Please count how many lines in the entries below contain "before" and reply with the figure alone.
BEGIN RECORD EXCERPTS
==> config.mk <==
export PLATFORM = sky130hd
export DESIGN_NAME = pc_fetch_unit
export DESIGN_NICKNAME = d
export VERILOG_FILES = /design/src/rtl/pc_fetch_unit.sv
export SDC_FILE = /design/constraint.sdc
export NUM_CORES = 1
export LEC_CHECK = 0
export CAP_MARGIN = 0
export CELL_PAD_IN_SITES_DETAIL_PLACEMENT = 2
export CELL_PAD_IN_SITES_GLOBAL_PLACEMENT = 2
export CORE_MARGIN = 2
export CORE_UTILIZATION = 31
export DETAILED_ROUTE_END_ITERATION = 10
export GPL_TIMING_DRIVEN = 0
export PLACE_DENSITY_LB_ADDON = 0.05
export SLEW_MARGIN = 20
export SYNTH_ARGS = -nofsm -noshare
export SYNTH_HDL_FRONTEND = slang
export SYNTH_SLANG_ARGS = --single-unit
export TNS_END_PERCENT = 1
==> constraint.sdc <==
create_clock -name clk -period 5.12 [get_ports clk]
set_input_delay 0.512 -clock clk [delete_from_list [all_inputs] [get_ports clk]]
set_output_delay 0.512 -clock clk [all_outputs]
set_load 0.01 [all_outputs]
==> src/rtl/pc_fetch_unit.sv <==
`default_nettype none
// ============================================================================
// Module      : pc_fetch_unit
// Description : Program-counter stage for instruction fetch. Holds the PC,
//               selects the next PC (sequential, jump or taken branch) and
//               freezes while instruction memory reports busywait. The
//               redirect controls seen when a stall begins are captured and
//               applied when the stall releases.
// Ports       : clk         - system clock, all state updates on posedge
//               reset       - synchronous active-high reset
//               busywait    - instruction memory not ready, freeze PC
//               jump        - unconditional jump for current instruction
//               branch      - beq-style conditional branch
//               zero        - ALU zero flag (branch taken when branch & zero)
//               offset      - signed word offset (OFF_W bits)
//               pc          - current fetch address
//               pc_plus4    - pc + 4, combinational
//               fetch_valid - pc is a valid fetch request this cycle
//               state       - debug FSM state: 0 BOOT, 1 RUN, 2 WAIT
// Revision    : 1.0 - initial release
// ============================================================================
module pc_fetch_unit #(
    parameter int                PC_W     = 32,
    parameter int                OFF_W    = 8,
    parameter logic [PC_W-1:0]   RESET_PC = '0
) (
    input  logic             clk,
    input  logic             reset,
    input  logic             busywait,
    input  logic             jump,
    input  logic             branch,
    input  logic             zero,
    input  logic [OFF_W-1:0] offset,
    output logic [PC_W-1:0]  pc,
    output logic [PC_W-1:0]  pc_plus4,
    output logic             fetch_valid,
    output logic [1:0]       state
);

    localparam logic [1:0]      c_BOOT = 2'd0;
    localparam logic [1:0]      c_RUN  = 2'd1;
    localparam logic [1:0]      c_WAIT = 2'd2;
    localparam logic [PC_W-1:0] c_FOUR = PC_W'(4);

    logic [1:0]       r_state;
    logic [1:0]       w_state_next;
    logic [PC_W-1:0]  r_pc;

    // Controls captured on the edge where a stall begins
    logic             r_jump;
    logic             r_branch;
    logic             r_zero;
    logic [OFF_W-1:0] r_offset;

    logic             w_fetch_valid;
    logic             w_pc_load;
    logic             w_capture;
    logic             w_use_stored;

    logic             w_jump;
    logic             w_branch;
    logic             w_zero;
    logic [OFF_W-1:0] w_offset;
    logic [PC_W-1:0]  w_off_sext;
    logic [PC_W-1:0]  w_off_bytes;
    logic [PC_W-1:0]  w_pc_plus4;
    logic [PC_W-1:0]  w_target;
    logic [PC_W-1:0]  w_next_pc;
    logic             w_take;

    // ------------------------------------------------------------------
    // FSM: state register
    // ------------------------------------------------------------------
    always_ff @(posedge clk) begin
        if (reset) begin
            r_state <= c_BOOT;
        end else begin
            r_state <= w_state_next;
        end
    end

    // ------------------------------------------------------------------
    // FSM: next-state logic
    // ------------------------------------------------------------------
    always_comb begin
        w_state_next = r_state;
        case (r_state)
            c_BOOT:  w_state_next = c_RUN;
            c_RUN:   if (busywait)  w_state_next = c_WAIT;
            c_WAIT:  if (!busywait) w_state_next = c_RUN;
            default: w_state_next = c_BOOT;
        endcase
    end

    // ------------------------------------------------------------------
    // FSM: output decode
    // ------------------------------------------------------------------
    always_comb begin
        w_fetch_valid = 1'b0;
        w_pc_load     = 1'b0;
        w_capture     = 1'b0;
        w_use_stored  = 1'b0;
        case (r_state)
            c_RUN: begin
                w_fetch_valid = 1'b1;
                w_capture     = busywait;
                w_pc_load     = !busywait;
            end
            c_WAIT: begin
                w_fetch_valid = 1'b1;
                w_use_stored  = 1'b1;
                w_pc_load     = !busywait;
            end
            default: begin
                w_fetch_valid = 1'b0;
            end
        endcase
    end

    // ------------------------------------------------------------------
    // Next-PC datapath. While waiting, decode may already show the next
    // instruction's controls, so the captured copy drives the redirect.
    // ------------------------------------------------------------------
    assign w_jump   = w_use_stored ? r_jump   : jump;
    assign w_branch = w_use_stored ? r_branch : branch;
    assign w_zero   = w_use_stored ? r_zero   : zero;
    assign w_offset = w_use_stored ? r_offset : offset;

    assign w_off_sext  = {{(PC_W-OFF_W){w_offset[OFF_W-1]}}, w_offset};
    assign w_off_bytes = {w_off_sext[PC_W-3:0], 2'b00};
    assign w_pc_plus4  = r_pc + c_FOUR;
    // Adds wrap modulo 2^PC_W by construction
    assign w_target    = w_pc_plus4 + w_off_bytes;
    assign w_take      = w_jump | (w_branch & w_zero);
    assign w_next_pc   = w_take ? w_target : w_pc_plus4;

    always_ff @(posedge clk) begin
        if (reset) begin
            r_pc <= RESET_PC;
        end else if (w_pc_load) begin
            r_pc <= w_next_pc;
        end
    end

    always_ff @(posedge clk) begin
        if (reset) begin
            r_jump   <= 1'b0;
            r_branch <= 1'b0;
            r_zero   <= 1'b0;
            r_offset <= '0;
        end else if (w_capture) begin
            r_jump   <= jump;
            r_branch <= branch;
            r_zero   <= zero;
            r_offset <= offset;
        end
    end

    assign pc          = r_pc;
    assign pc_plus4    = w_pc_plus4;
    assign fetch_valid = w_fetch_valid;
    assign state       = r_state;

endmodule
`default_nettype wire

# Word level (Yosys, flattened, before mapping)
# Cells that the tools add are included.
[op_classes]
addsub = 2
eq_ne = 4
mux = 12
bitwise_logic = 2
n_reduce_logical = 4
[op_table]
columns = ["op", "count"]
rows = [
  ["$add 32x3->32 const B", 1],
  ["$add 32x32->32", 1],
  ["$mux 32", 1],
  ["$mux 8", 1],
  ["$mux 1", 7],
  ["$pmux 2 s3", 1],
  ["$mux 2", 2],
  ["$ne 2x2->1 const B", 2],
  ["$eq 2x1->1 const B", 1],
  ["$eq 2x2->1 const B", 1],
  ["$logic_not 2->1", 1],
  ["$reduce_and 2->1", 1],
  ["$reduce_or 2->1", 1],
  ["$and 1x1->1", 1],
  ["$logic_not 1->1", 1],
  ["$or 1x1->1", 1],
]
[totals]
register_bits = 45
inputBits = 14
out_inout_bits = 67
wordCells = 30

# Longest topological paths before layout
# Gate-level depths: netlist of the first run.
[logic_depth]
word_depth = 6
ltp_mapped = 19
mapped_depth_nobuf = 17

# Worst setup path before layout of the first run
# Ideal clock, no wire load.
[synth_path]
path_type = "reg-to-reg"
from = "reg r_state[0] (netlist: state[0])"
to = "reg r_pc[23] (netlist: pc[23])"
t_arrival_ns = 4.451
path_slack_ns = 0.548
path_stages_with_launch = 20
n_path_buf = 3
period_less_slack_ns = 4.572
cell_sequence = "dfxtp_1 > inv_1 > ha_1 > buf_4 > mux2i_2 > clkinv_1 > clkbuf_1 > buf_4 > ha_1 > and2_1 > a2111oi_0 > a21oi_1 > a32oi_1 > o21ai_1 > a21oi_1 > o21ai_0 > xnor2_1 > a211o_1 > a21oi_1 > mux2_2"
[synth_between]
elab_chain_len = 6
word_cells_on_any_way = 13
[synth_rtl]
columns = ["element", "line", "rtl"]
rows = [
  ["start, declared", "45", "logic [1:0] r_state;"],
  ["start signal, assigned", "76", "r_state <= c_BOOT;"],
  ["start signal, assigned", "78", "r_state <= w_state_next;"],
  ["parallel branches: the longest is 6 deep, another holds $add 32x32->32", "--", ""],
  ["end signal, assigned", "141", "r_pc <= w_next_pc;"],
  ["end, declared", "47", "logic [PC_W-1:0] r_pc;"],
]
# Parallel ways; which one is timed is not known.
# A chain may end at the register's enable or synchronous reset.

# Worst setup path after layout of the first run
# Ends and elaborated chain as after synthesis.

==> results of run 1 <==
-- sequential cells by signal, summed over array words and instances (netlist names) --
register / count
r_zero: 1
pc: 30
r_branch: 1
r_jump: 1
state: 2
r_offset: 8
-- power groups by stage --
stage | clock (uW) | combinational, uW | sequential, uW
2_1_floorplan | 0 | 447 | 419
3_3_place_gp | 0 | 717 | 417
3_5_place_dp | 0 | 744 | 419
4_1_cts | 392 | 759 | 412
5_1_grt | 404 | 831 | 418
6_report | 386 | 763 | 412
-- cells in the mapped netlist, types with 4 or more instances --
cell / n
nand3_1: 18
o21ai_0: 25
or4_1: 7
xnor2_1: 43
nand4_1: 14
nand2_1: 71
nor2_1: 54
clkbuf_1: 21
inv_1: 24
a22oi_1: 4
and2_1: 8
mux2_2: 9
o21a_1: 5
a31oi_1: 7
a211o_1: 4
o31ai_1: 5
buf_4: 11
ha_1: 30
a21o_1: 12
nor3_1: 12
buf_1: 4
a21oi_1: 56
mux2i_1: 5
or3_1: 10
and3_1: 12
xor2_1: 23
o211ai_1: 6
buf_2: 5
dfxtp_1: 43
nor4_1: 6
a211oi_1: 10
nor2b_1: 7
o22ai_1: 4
END RECORD EXCERPTS
#### SOLUTION TO THIS TASK:
3